Collected data entries
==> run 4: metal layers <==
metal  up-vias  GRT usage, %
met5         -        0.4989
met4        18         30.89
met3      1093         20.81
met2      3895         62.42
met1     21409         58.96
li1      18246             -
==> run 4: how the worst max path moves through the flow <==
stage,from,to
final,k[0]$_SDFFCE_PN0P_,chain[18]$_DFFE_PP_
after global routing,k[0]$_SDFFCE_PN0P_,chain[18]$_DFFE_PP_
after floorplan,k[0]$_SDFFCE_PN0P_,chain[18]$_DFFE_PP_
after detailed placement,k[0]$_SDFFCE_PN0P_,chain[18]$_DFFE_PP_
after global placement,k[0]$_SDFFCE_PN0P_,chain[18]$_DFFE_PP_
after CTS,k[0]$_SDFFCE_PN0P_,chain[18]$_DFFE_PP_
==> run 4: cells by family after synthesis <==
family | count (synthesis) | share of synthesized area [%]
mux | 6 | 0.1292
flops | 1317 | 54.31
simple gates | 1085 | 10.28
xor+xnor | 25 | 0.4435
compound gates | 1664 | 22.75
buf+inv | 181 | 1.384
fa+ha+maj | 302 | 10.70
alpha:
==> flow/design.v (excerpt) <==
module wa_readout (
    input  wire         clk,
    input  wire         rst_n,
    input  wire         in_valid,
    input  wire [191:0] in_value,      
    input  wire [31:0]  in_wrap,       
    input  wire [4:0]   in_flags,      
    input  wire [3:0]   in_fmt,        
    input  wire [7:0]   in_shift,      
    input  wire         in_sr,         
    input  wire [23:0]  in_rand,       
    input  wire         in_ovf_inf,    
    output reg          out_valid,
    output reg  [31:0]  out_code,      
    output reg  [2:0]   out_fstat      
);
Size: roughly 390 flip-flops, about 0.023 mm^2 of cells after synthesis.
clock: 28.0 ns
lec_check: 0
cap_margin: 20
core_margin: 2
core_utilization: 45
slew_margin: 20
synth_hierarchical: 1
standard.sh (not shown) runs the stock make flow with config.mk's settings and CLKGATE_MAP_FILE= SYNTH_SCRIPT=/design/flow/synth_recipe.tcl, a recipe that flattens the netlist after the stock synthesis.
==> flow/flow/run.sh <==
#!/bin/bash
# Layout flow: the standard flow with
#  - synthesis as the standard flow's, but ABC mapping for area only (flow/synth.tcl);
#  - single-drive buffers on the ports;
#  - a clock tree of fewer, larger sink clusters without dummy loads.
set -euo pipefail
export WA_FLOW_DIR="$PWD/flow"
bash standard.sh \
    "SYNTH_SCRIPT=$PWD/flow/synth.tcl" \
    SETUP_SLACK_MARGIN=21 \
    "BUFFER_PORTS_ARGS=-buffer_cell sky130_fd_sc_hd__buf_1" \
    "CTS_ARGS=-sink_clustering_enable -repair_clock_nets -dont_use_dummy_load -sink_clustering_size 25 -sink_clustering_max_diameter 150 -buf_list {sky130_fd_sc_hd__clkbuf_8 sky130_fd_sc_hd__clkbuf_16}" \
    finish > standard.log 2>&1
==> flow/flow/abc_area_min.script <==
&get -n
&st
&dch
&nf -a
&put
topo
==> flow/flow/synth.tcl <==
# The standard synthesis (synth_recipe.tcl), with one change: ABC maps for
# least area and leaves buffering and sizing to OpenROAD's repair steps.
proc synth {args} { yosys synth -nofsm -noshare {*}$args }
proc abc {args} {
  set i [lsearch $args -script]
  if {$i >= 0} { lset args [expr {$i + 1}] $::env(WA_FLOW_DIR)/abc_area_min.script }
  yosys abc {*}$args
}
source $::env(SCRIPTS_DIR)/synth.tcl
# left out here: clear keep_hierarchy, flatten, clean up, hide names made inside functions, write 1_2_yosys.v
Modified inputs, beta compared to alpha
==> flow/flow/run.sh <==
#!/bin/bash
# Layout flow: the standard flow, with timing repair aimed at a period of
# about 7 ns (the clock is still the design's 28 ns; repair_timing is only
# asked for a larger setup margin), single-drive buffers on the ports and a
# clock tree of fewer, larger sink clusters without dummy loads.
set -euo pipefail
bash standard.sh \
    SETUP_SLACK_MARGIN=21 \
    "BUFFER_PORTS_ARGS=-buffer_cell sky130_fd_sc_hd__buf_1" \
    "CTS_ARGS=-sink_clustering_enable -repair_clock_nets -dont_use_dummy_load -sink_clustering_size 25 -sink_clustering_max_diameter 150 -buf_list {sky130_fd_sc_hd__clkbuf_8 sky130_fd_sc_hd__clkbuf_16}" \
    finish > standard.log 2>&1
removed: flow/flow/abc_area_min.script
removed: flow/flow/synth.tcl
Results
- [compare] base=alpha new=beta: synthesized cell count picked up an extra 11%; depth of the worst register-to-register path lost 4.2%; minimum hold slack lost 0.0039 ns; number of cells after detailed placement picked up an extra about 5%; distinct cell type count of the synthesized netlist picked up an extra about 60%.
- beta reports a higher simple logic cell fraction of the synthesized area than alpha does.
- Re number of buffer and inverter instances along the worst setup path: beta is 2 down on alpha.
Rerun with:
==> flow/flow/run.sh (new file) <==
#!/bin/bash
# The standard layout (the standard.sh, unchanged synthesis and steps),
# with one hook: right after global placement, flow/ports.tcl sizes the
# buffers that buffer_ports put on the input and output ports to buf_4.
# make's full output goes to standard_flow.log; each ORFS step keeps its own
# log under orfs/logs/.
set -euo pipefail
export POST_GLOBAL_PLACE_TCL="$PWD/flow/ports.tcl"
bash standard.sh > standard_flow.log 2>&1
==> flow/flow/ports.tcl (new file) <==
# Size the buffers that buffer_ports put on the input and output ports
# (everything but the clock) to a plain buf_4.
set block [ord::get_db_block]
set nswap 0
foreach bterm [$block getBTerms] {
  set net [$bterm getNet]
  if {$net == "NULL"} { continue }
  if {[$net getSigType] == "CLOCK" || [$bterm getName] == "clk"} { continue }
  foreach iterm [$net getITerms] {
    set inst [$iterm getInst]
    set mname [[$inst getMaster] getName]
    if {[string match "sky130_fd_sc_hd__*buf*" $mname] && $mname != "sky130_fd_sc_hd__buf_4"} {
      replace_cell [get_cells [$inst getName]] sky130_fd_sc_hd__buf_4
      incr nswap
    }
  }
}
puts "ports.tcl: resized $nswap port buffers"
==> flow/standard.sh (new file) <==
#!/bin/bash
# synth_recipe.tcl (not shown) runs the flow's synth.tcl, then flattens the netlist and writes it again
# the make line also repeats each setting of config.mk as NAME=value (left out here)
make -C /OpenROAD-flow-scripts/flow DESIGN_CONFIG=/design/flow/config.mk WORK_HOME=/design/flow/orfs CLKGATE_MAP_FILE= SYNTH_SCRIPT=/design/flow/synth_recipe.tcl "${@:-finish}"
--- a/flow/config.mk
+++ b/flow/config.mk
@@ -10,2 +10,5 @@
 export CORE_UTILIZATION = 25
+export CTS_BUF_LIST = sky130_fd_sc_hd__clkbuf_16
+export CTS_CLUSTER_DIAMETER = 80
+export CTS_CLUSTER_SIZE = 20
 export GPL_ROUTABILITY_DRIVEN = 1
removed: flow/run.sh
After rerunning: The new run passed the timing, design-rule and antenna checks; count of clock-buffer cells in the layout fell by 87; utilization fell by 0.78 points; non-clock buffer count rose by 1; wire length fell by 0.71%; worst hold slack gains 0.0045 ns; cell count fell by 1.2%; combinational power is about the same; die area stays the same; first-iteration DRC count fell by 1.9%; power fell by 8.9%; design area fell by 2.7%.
From an optimization exercise on the open Yosys and OpenROAD flow, aimed at small area and a short achievable clock period; shortcuts taken in it are not production practice. Function was checked by simulation only, so behaviour that the tests miss may differ from the original. Power and IR drop assume default switching activity.

**flow/config.mk**
```make
export PLATFORM = sky130hd
export DESIGN_NAME = flt_rank_det
export DESIGN_NICKNAME = flt_rank_det
export VERILOG_FILES = /design/flow/design.v
export SDC_FILE = /design/flow/constraint.sdc
export NUM_CORES = 8
export LEC_CHECK = 0
export ABC_AREA = 1
export CAP_MARGIN = 20
export CORE_MARGIN = 2
export CORE_UTILIZATION = 65
export CTS_CLUSTER_DIAMETER = 70
export CTS_CLUSTER_SIZE = 40
export SLEW_MARGIN = 20
```
**flow/constraint.sdc**
```tcl
create_clock -name core_clock -period 15.0 [get_ports {clk}]
set_input_delay 3.0000 -clock core_clock [delete_from_list [all_inputs] [get_ports {clk}]]
set_output_delay 3.0000 -clock core_clock [all_outputs]
set_load 0.01 [all_outputs]
```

Task description: Check the entries above line by line and return each one containing the word "flops".

Output for this exercise:
flops | 1317 | 54.31
Size: roughly 390 flip-flops, about 0.023 mm^2 of cells after synthesis.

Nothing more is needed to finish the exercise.